Problem.
Your task is to repeat exactly the lines below between the line holding "initial_antenna_violation_count = 1" and the line holding "drv.max_cap_violation_count = 0", inclusive, and only those.

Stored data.

"""

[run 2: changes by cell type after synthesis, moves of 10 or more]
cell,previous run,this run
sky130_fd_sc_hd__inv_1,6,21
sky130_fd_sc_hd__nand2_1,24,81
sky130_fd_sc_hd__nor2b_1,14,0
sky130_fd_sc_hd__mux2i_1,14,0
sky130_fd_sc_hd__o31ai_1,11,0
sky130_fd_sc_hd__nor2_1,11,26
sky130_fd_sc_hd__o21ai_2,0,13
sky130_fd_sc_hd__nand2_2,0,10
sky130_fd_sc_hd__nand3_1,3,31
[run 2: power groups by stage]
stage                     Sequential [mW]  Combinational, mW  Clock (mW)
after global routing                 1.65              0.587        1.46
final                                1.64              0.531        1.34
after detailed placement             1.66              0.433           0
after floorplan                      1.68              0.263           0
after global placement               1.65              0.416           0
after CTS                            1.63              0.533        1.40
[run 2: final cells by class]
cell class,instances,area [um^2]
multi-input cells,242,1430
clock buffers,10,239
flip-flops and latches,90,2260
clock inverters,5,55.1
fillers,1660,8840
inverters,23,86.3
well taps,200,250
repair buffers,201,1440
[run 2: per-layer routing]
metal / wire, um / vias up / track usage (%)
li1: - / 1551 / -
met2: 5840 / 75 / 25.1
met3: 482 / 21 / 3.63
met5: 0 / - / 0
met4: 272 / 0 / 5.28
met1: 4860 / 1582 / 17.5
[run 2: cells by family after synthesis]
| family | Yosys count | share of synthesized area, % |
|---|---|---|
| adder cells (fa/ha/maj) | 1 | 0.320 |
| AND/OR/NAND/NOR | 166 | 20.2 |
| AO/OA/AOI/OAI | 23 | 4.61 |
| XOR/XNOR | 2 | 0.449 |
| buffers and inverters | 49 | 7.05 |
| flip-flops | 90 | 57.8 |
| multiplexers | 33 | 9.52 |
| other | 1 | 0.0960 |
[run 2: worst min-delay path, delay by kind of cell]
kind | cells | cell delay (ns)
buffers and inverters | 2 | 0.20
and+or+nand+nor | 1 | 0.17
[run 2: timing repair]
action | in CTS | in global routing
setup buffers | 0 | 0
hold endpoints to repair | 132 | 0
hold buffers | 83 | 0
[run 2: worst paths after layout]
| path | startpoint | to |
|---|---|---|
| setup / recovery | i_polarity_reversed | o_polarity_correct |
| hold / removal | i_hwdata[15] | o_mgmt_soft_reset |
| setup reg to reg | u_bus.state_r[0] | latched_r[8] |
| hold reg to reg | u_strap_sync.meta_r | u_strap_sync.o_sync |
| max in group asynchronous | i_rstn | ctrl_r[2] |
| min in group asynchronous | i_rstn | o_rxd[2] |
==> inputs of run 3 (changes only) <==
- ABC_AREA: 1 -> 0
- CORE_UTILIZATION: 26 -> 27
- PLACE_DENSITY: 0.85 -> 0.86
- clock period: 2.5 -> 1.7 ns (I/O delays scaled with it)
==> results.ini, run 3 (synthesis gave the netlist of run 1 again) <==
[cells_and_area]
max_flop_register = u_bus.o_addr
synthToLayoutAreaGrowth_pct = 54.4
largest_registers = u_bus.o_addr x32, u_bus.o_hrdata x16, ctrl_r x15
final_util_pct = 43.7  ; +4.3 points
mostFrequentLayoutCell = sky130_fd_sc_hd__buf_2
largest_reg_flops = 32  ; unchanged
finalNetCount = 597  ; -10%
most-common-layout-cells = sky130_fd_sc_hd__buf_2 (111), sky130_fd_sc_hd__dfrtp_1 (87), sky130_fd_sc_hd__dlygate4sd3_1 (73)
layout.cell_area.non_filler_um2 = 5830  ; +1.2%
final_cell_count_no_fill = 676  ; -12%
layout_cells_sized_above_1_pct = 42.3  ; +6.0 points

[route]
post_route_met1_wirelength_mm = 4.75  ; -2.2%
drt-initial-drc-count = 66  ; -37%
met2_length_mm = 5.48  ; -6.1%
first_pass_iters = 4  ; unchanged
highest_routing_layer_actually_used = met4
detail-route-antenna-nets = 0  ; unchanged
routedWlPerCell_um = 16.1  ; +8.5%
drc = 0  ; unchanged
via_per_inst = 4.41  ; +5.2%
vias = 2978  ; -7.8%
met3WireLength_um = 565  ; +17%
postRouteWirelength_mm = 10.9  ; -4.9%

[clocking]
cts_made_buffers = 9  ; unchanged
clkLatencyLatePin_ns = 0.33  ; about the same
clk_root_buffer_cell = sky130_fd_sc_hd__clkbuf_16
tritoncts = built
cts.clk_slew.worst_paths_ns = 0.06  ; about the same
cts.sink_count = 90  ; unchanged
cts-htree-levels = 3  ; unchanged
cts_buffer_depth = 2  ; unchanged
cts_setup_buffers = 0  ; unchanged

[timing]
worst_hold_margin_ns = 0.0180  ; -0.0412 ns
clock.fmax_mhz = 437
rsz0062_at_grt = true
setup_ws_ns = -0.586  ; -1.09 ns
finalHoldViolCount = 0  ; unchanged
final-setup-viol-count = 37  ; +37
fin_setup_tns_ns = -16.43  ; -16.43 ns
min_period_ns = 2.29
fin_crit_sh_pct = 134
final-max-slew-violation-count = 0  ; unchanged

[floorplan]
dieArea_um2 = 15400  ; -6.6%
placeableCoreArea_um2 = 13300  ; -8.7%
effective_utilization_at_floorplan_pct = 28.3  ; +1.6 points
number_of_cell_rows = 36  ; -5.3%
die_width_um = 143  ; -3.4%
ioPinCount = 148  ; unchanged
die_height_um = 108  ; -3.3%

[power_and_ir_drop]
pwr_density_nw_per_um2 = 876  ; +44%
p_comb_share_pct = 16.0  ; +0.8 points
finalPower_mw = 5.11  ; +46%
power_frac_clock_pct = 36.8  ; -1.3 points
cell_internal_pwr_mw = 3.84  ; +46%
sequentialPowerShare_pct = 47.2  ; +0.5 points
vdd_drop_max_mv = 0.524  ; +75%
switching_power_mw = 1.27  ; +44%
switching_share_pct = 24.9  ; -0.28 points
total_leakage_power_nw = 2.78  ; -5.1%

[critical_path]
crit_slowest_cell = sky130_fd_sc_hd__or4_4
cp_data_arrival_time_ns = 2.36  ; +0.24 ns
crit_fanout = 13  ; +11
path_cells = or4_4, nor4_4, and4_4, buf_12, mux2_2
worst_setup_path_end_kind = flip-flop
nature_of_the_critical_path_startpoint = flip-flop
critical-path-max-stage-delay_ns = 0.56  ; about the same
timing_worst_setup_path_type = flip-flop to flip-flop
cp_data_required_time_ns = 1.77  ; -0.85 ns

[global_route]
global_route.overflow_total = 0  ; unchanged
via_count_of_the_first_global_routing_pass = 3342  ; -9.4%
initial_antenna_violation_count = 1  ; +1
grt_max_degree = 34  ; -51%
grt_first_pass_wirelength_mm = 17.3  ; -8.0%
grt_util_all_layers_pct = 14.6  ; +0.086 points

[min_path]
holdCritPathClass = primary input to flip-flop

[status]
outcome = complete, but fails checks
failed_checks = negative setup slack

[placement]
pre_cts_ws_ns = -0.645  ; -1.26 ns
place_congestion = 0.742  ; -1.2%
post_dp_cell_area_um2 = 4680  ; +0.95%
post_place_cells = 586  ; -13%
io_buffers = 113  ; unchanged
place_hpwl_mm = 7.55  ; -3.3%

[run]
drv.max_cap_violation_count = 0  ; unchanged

"""
"""

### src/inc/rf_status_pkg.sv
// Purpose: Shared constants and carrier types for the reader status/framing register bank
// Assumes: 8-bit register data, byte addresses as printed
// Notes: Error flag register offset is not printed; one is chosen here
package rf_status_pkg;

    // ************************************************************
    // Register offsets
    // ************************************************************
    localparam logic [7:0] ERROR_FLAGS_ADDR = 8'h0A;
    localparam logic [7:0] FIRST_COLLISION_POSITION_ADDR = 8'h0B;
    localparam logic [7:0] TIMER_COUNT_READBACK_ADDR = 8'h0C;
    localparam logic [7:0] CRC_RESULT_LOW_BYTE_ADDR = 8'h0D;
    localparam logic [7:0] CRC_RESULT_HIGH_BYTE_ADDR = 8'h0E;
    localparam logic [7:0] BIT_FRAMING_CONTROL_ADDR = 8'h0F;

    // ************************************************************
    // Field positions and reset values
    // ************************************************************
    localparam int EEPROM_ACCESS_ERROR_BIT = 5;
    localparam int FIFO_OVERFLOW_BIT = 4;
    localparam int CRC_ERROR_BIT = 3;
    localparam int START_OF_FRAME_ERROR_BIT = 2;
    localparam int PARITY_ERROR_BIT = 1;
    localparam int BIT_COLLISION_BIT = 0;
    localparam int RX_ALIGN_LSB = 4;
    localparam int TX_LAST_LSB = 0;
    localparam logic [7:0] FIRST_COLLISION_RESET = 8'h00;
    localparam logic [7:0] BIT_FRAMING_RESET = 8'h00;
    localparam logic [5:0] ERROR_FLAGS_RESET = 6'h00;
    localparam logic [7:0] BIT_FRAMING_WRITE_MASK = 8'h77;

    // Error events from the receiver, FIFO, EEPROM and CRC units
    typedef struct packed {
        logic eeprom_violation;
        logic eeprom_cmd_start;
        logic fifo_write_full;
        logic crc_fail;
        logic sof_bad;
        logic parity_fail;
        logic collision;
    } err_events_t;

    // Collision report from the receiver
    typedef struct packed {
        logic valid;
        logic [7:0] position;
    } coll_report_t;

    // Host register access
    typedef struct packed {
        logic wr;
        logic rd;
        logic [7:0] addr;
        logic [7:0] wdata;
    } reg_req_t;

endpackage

"""

Worked solution.
initial_antenna_violation_count = 1  ; +1
grt_max_degree = 34  ; -51%
grt_first_pass_wirelength_mm = 17.3  ; -8.0%
grt_util_all_layers_pct = 14.6  ; +0.086 points

[min_path]
holdCritPathClass = primary input to flip-flop

[status]
outcome = complete, but fails checks
failed_checks = negative setup slack

[placement]
pre_cts_ws_ns = -0.645  ; -1.26 ns
place_congestion = 0.742  ; -1.2%
post_dp_cell_area_um2 = 4680  ; +0.95%
post_place_cells = 586  ; -13%
io_buffers = 113  ; unchanged
place_hpwl_mm = 7.55  ; -3.3%

[run]
drv.max_cap_violation_count = 0  ; unchanged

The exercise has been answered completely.